Wordblog

Journalism in a changing world

Vocabulary crisis hits BBC!

By Andrew Grant-Adamson • Jul 26th, 2007 • Category: Broadcasting, Journalism, Language

 Alistair Burnett, editor of the BBC’s World Tonight, has a good post on the overuse of the word crisis by journalists. On The Editors Blog he writes:

One of the values BBC journalism puts great emphasis on trying to live up to is accuracy. On top of that, language is the most basic of tools for a journalist. So using it accurately is essential.
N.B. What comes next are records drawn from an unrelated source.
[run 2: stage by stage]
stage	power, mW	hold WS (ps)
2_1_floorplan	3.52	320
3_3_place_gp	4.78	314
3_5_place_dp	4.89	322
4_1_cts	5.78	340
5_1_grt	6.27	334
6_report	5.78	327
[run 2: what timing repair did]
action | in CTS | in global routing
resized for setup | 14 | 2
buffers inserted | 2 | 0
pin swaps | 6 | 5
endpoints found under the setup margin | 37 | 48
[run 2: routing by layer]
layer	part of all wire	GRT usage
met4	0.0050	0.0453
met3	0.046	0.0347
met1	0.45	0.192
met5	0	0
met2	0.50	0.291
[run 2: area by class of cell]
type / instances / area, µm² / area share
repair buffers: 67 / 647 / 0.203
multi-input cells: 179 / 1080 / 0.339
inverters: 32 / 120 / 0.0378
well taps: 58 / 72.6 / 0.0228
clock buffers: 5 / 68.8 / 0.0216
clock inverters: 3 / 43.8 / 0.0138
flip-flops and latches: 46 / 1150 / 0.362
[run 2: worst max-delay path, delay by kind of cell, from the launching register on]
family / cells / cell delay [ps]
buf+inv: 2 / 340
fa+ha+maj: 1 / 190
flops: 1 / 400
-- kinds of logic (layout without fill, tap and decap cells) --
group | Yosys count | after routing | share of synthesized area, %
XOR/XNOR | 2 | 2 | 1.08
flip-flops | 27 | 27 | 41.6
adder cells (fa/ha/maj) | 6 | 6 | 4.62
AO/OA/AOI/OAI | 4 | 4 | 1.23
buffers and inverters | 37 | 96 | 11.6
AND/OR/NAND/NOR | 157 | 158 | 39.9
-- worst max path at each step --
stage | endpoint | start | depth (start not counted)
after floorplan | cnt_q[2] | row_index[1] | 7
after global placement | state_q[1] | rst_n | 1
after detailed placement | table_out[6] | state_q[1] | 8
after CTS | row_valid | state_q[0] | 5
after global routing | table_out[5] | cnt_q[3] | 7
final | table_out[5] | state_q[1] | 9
===== config.mk =====
export PLATFORM = sky130hd
export DESIGN_NAME = task_dispatcher
export DESIGN_NICKNAME = d
export VERILOG_FILES = /design/src/rtl/task_if_pkg.sv /design/src/rtl/task_prio_select.sv /design/src/rtl/task_dispatcher.sv
export SDC_FILE = /design/constraint.sdc
export NUM_CORES = 1
export LEC_CHECK = 0
export CAP_MARGIN = 25
export CORE_AREA = 2 2 112 114
export DETAILED_ROUTE_END_ITERATION = 16
export DIE_AREA = 0 0 114 116
export PLACE_DENSITY = 0.76
export SLEW_MARGIN = 15
export SYNTH_ARGS = -nofsm -noshare
export SYNTH_HDL_FRONTEND = slang
export SYNTH_SLANG_ARGS = --single-unit

===== constraint.sdc =====
create_clock -name CLK -period 2.4 [get_ports CLK]
set_input_delay 0.48 -clock CLK [delete_from_list [all_inputs] [get_ports CLK]]
set_output_delay 0.48 -clock CLK [all_outputs]
set_load 0.03 [all_outputs]
**config.mk**
```make
export PLATFORM = sky130hd
export DESIGN_NAME = branch_hazard_ctrl
export DESIGN_NICKNAME = d
export VERILOG_FILES = /design/src/rtl/branch_hazard_ctrl.sv
export SDC_FILE = /design/constraint.sdc
export NUM_CORES = 1
export LEC_CHECK = 0
export CORE_MARGIN = 4
export CORE_UTILIZATION = 32
export CTS_BUF_LIST = sky130_fd_sc_hd__clkbuf_2 sky130_fd_sc_hd__clkbuf_4 sky130_fd_sc_hd__clkbuf_8
export CTS_CLUSTER_SIZE = 30
export DETAILED_ROUTE_END_ITERATION = 10
export MAX_ROUTING_LAYER = met4
export SLEW_MARGIN = 25
export SYNTH_ARGS = -nofsm -noshare
export SYNTH_HDL_FRONTEND = slang
export SYNTH_SLANG_ARGS = --single-unit
```
**constraint.sdc**
```tcl
create_clock -name clk_i -period 2.95 [get_ports clk_i]
set_clock_uncertainty 0.1 [all_clocks]
set_input_delay 0.4425 -clock clk_i [delete_from_list [all_inputs] [get_ports clk_i]]
set_output_delay 0.4425 -clock clk_i [all_outputs]
set_load 0.005 [all_outputs]
```
**src/rtl/branch_hazard_ctrl.sv**
```systemverilog
// ID-stage branch/JALR operand hazard resolver: tracks in-flight writers in EX/MEM
// shadow slots and picks register file, MEM-stage forward, or stall for the branch mux.
module branch_hazard_ctrl #(
    parameter int XLEN  = 32,
    parameter int RA_W  = 5,
    parameter int CNT_W = 32
) (
    input  logic             clk_i,
    input  logic             reset_i,
    input  logic             id_valid_i,
    input  logic             id_is_branch_i,
    input  logic             id_is_jalr_i,
    input  logic [RA_W-1:0]  id_rs1_i,
    input  logic [RA_W-1:0]  id_rs2_i,
    input  logic [RA_W-1:0]  id_rd_i,
    input  logic             id_reg_write_i,
    input  logic             id_mem_read_i,
    input  logic             flush_i,
    input  logic [XLEN-1:0]  mem_alu_result_i,
    output logic [1:0]       update_o,
    output logic [XLEN-1:0]  forward_o,
    output logic             stall_o,
    output logic [CNT_W-1:0] stall_count_o
);

    logic            ex_v_q, ex_wr_q, ex_ld_q;
    logic [RA_W-1:0] ex_rd_q;
    logic            mem_v_q, mem_wr_q, mem_ld_q;
    logic [RA_W-1:0] mem_rd_q;
    logic [CNT_W-1:0] stall_count_q;

    logic use1, use2;
    logic ex_hit1, ex_hit2, mem_hit1, mem_hit2;
    logic stall_raw;
    logic [1:0] update_d;
    logic [XLEN-1:0] forward_d;

    // x0 is hardwired, so a used source of x0 never matches a producer.
    assign use1 = id_valid_i & (id_is_branch_i | id_is_jalr_i) & (id_rs1_i != '0);
    assign use2 = id_valid_i & id_is_branch_i & (id_rs2_i != '0);

    assign ex_hit1  = use1 & ex_v_q  & ex_wr_q  & (ex_rd_q  == id_rs1_i);
    assign ex_hit2  = use2 & ex_v_q  & ex_wr_q  & (ex_rd_q  == id_rs2_i);
    assign mem_hit1 = use1 & mem_v_q & mem_wr_q & (mem_rd_q == id_rs1_i);
    assign mem_hit2 = use2 & mem_v_q & mem_wr_q & (mem_rd_q == id_rs2_i);

    // Both sources hitting MEM needs two forward paths; the mux only has one.
    assign stall_raw = ex_hit1 | ex_hit2
                     | ((mem_hit1 | mem_hit2) & mem_ld_q)
                     | (mem_hit1 & mem_hit2);

    always_comb begin
        update_d  = 2'b00;
        forward_d = '0;
        if (!stall_raw && !flush_i) begin
            if (mem_hit1) begin
                update_d  = 2'b01;
                forward_d = mem_alu_result_i;
            end else if (mem_hit2) begin
                update_d  = 2'b10;
                forward_d = mem_alu_result_i;
            end
        end
    end

    assign stall_o       = stall_raw & ~flush_i;
    assign update_o      = update_d;
    assign forward_o     = forward_d;
    assign stall_count_o = stall_count_q;

    always_ff @(posedge clk_i or posedge reset_i) begin
        if (reset_i) begin
            ex_v_q        <= 1'b0;
            ex_wr_q       <= 1'b0;
            ex_ld_q       <= 1'b0;
            ex_rd_q       <= '0;
            mem_v_q       <= 1'b0;
            mem_wr_q      <= 1'b0;
            mem_ld_q      <= 1'b0;
            mem_rd_q      <= '0;
            stall_count_q <= '0;
        end else begin
            mem_v_q  <= ex_v_q;
            mem_wr_q <= ex_wr_q;
            mem_ld_q <= ex_ld_q;
            mem_rd_q <= ex_rd_q;
            if (id_valid_i && !stall_o && !flush_i) begin
                ex_v_q  <= 1'b1;
                ex_wr_q <= id_reg_write_i;
                ex_ld_q <= id_mem_read_i;
                ex_rd_q <= id_rd_i;
            end else begin
                ex_v_q  <= 1'b0;
                ex_wr_q <= 1'b0;
                ex_ld_q <= 1'b0;
                ex_rd_q <= '0;
            end
            if (stall_o && (stall_count_q != '1)) begin
                stall_count_q <= stall_count_q + CNT_W'(1);
            end
        end
    end

endmodule

```
**After elaboration in Yosys (flattened, before gate mapping)**

Cells that the tools add are included.
Widths: inputs -> output; s select.

- Memories kept: 0
- Bits in registers: 48
- Bits in latches: 0
- Input bits: 55
- Output and inout port bits: 67
- Word-level logic and storage cells: 59
- RAM bits: 0
- Memory bits (read-only): 0

- Shifts and indexed selects: 0
- Reductions and logical operators: 9
- Div/mod/pow operators: 0
- Bitwise logic cells: 25
- Equality and inequality tests: 5
- Magnitude comparators: 0
- $mul: 0
- $add $sub $neg: 1
- Multiplexer cells: 10

Operator list:

| cell | count |
|---|---|
| $mux 32 | 3 |
| $add 32x1->32 const B | 1 |
| $ne 32x32->1 const B | 1 |
| $eq 5x5->1 | 4 |
| $and 1x1->1 | 19 |
| $reduce_bool 5->1 | 2 |
| $mux 2 | 3 |
| $mux 5 | 1 |
| $or 1x1->1 | 5 |
| $logic_and 1x1->1 | 4 |
| $logic_not 1->1 | 3 |
| $mux 1 | 3 |
| $not 1->1 | 1 |

**Depth between registers and ports, before layout**

- Word-level depth: 15
- Mapped depth: 8
- Gate-level depth less buffers: 7

**Worst setup path before layout**

No wires, ideal clock.

- Path type: input-to-output
- From: input id_rs2_i[1]
- To: output forward_o[10]
- Arrival: 2.121 ns
- Setup slack: 0.287 ns
- Cell stages on the path: 7
- Path buffers: 1
- Required time: 2.408 ns
- Cell sequence: or4_1 > o211ai_2 > nor4_1 > o21a_1 > nor4_4 > buf_6 > and2_1

- Cells in the longest elaborated chain, start to end: 12
- Elaborated cells between the ends (all ways): 21
- Those cells by class: eq/ne (2); mux (3); bitwise (13); reduce/logical (3)

RTL lines:

| item | line | text |
|---|---|---|
| start, declared | 14 | `input logic [RA_W-1:0] id_rs2_i,` |
| $reduce_bool 5->1 | 40 | `assign use2 = id_valid_i & id_is_branch_i & (id_rs2_i != '0);` |
| $and 1x1->1 | 40 |  |
| $and 1x1->1 (3 in a row) | 45 | `assign mem_hit2 = use2 & mem_v_q & mem_wr_q & (mem_rd_q == id_rs2_i);` |
| $or 1x1->1 | 49 | `\| ((mem_hit1 \| mem_hit2) & mem_ld_q)` |
| $and 1x1->1 | 49 |  |
| $or 1x1->1 | 49 |  |
| $or 1x1->1 | 50 | `\| (mem_hit1 & mem_hit2);` |
| $logic_not 1->1 | 55 | `if (!stall_raw && !flush_i) begin` |
| $logic_and 1x1->1 | 55 |  |
| $mux 32 (*) | 55 |  |
| end, declared | 21 | `output logic [XLEN-1:0] forward_o,` |

Every way passes the cells marked *; elsewhere a longest branch is shown, timed or not.

**Worst setup path after layout**

- From: input id_rs1_i[2]
- To: output forward_o[22]

- Cells in the longest elaborated chain, start to end: 12
- Elaborated cells between the ends (all ways): 20
- Those cells by class: eq/ne (2); mux (2); bitwise (13); reduce/logical (3)

RTL lines:

| item | line | text |
|---|---|---|
| start, declared | 13 | `input logic [RA_W-1:0] id_rs1_i,` |
| $reduce_bool 5->1 | 39 | `assign use1 = id_valid_i & (id_is_branch_i \| id_is_jalr_i) & (id_rs1_i != '0);` |
| $and 1x1->1 | 39 |  |
| $and 1x1->1 (3 in a row) | 44 | `assign mem_hit1 = use1 & mem_v_q & mem_wr_q & (mem_rd_q == id_rs1_i);` |
| $or 1x1->1 | 49 |  |
| $and 1x1->1 | 49 |  |
| $or 1x1->1 | 49 |  |
| $or 1x1->1 | 50 |  |
| $logic_not 1->1 | 55 |  |
| $logic_and 1x1->1 | 55 |  |
| $mux 32 (*) | 55 |  |

Marked as above.

==> impl_metrics.toml <==
[outcome]
run_status = "complete, but fails checks"
violations = "setup timing"

[die]
core_area_um2 = 8380
start_util = 0.336
ios = 122
die_w_um = 102
fp.dieArea_um2 = 10400
rows = 33
die_h_um = 102

[timing]
post-route-period-util = 1.04
setup_ws_ns = -0.124
relSlewSlack = 0.644
rsz0062_at_grt = "yes"
finalHoldViolations = 0
tightestPinTransition_ns = 0.529
tns_ns = -2.62
hold_ws_ns = 0.252
max_freq_mhz = 325
setup-violations-final = 24
slew_viol_final = 0
fin_crit_ns = 3.07

[worst_setup_path]
start_kind = "input pin"
timing.rr.end = "stall_count_o[1]"
rr_startpoint = "ex_rd_q[3]"
crit_type = "in -> out"
cp.required_ns = 2.41
worstPathArrival_ns = 2.53
path_max_fanout = 8
worst-r2r-cell-count = 10
r2r_slack_ns = 0.20
end_kind = "output pin"

[grt]
grt_usage = 0.174
antenna_found_initial = 0
first_global_vias = 2767
grt_pass1_wl_um = 13800
grt_max_degree = 22
grt-ovfl-total = 0

[hold_path]
hold_class = "reg -> reg"
min_from = "ex_ld_q"
hold_end = "mem_ld_q"
min_delay_path_depth = 0

[yosys]
syn_nets = 329
synth_cells = 273
yosysSeqAreaShare = 0.426
synth.avg_cell_area_um2 = 10.3
synth_enable_flop_cells = 0
ys_async_sr_fraction = 1.00
ys_types = 41
synth_top_cell_by_area = "dfrtp_1"
synth_seq_cells = 48
syn_area_um2 = 2820
synthTopCellsByArea = "dfrtp_1 43%, xnor2_1 11%, and2_1 8.4%"
synth-main-ff-cell = "dfrtp_1"
ys_warn_count = 0
synth_top_area_frac = 0.426

[layout]
regArea_um2 = 1200
antenna_cells = 0
final_nets = 489
drive_gt1_frac = 0.321
syn_to_final_growth_pct = 66.9
multi_input_area_um2 = 1690
fillers = 748

[route]
wl_per_cell_um = 16.4
drt-total-wl_um = 8820
antenna_left = 0
firstDrtPassIters = 4
dr.first_iter.drc_count = 61
via_per_inst = 4.97
drc = 0
vias = 2676

[power_and_ir_drop]
irDropWorstVdd_uv = 212
power.leakage_uw = 0.00207
power.share.sequential = 0.551
swShare = 0.233
power_density_nw_per_um2 = 262
p_int_uw = 944
p_switching_uw = 287
comb_power_share = 0.138
p_clk_frac = 0.311

[placed_design]
io_buffers = 121
dp_hpwl_um = 6420
gp_congestion = 0.858

[clocking]
cts_num_sinks = 48
clock_latency_ns = 0.30
hold_buffers = 0
cts_tree = "done"
cts_buffer_depth = 2
cts_root_buf = "clkbuf_8"
numCtsBuffers = 5
htree_levels = 2
cts.clk_slew.worst_paths_ns = 0.08

[flow_run]
maxCapViolations = 0
## final cells by class
| type | count | area share |
|---|---|---|
| Multi-Input combinational cell | 208 | 0.359 |
| Timing Repair Buffer | 167 | 0.338 |
| Tap cell | 105 | 0.0279 |
| Clock buffer | 6 | 0.0162 |
| Clock inverter | 1 | 0.00106 |
| Inverter | 3 | 0.00239 |
| Sequential cell | 48 | 0.256 |
## stage by stage
| step | power, µW | instances | utilization | setup WS, ns | instance area (µm²) |
|---|---|---|---|---|---|
| global route | 1290 | 538 | 0.561 | -0.224 | 4710 |
| finish | 1230 | 538 | 0.561 | -0.124 | 4710 |
| detailed placement | 846 | 512 | 0.511 | -0.688 | 4290 |
| CTS | 1240 | 537 | 0.550 | -0.175 | 4610 |
| global placement | 845 | 512 | 0.511 | -0.642 | 4290 |
| floorplan | 734 | 273 | - | 0.287 | 2820 |
## worst max-delay path by stage
stage,start,to,slack (ns),cells past startpoint
final,id_rs1_i[2],forward_o[22],-0.12,11
after detailed placement,id_rs2_i[1],forward_o[16],-0.69,9
after global routing,ex_rd_q[3],forward_o[17],-0.22,11
after floorplan,id_rs2_i[1],forward_o[10],0.29,7
after global placement,id_rs2_i[2],forward_o[18],-0.64,9
after CTS,ex_rd_q[3],forward_o[13],-0.17,11
## per-layer routing
layer / part of all wire / global-route usage / vias to the layer above
li1: - / - / 1312
met1: 0.43 / 0.213 / 1258
met2: 0.48 / 0.300 / 104
met3: 0.084 / 0.0362 / 2
met4: 0.0016 / 0.0303 / 0
met5: 0 / - / -
## critical path, stage by stage
cell and delay, ns:
clkdlybuf4s15_1 0.19, or4_4 0.55, o221ai_4 0.18, nor3_2 0.08
o21a_1 0.24, nor4_4 0.23, buf_4 0.16, buf_6 0.12
buf_16 0.11, and2_4 0.13, buf_6 0.08
## cell usage after synthesis, types with 2 or more instances
cell,number
clkbuf_1,4
a21oi_1,5
buf_2,4
a211oi_2,2
inv_1,3
o21a_1,3
buf_6,4
nor2_1,4
or4_1,2
and4_1,7
o31ai_1,3
or4_4,2
xor2_1,12
nand2_1,9
nor4_1,2
nand3_1,7
xnor2_1,37
and3_1,21
and2_1,38
dfrtp_1,48
nor3_1,4
o211ai_1,12
a31oi_1,3
o2111ai_1,8
nand4_1,13
## placed cells by master, fill, tap and decap left out, types with 3 or more instances in the layout
master / instances
and4_1: 7
dfrtp_1: 46
xor2_1: 12
or4_4: 4
and2_4: 25
o21a_1: 3
dlygate4sd2_1: 5
and2_1: 13
and3_1: 21
buf_6: 33
nor2_1: 3
nand3_1: 7
xnor2_2: 4
a21oi_1: 5
nand4_1: 13
clkdlybuf4s50_1: 73
buf_4: 34
clkbuf_8: 5
a31oi_1: 3
o2111ai_1: 8
xnor2_1: 33
nand2_1: 9
clkdlybuf4s15_1: 6
o211ai_1: 12
buf_2: 12
## sequential cells by signal, summed over array words and instances (netlist names)
signal	flops
ex_ld_q	1
ex_rd_q	5
ex_v_q	1
ex_wr_q	1
mem_ld_q	1
mem_rd_q	5
mem_v_q	1
mem_wr_q	1
stall_count_o	32
## repair_timing
item	in CTS	in global routing
cloned	3	0
resized for setup	213	32
setup buffers	16	3
setup endpoints to repair	36	35
pin swaps	42	14
## power groups by stage
stage	logic [µW]	registers [µW]	clock network (µW)
detailed placement	156	690	0
global route	184	680	429
CTS	165	678	399
floorplan	46.2	688	0
global placement	154	690	0
finish	170	678	383
## logic make-up (layout without fill, tap and decap cells)
kind of cell             after synthesis  in the layout  synth area share
flip-flops                            48             48             0.426
AO/OA/AOI/OAI                         43             43             0.122
AND/OR/NAND/NOR                      114            114             0.255
XOR/XNOR                              49             49             0.152
multiplexers                           1              1           0.00399
buffers and inverters                 17            177            0.0364
adder cells (fa/ha/maj)                1              1           0.00444
Power figures use the tool's default switching activity.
Though dramatic words help make our stories stand out, we have to guard very carefully against being tempted into hyperbole.

If he needs a little more ammunition to get his message across the his BBC colleagues, these are the first ten results from a Google News search for "crisis" on the BBC news site this morning:

  • Tories ponder major crisis force (What on earth does that mean?)
  • Debt crisis hits Chrysler buyout
  • Warning of children’s TV ‘crisis’ (Note the disassociating quotes)
  • Flood crisis operation launched
  • In pictures: Darfur crisis
  • Flood crisis test for Brown
  • Leadership crisis hits Togo FA
  • Land ‘no cure for housing crisis’
  • Darfur crisis ’spilling into CAR’
  • The “L” word (liquidity crisis, it seems)

Comments in brackets are mine. Burrnett’s point is made: what a lazy lot of headlines.

Andrew Grant-Adamson is Andrew Grant-Adamson is a journalist who now teaches a new generation of writers, subs and editors at the University of Westminster.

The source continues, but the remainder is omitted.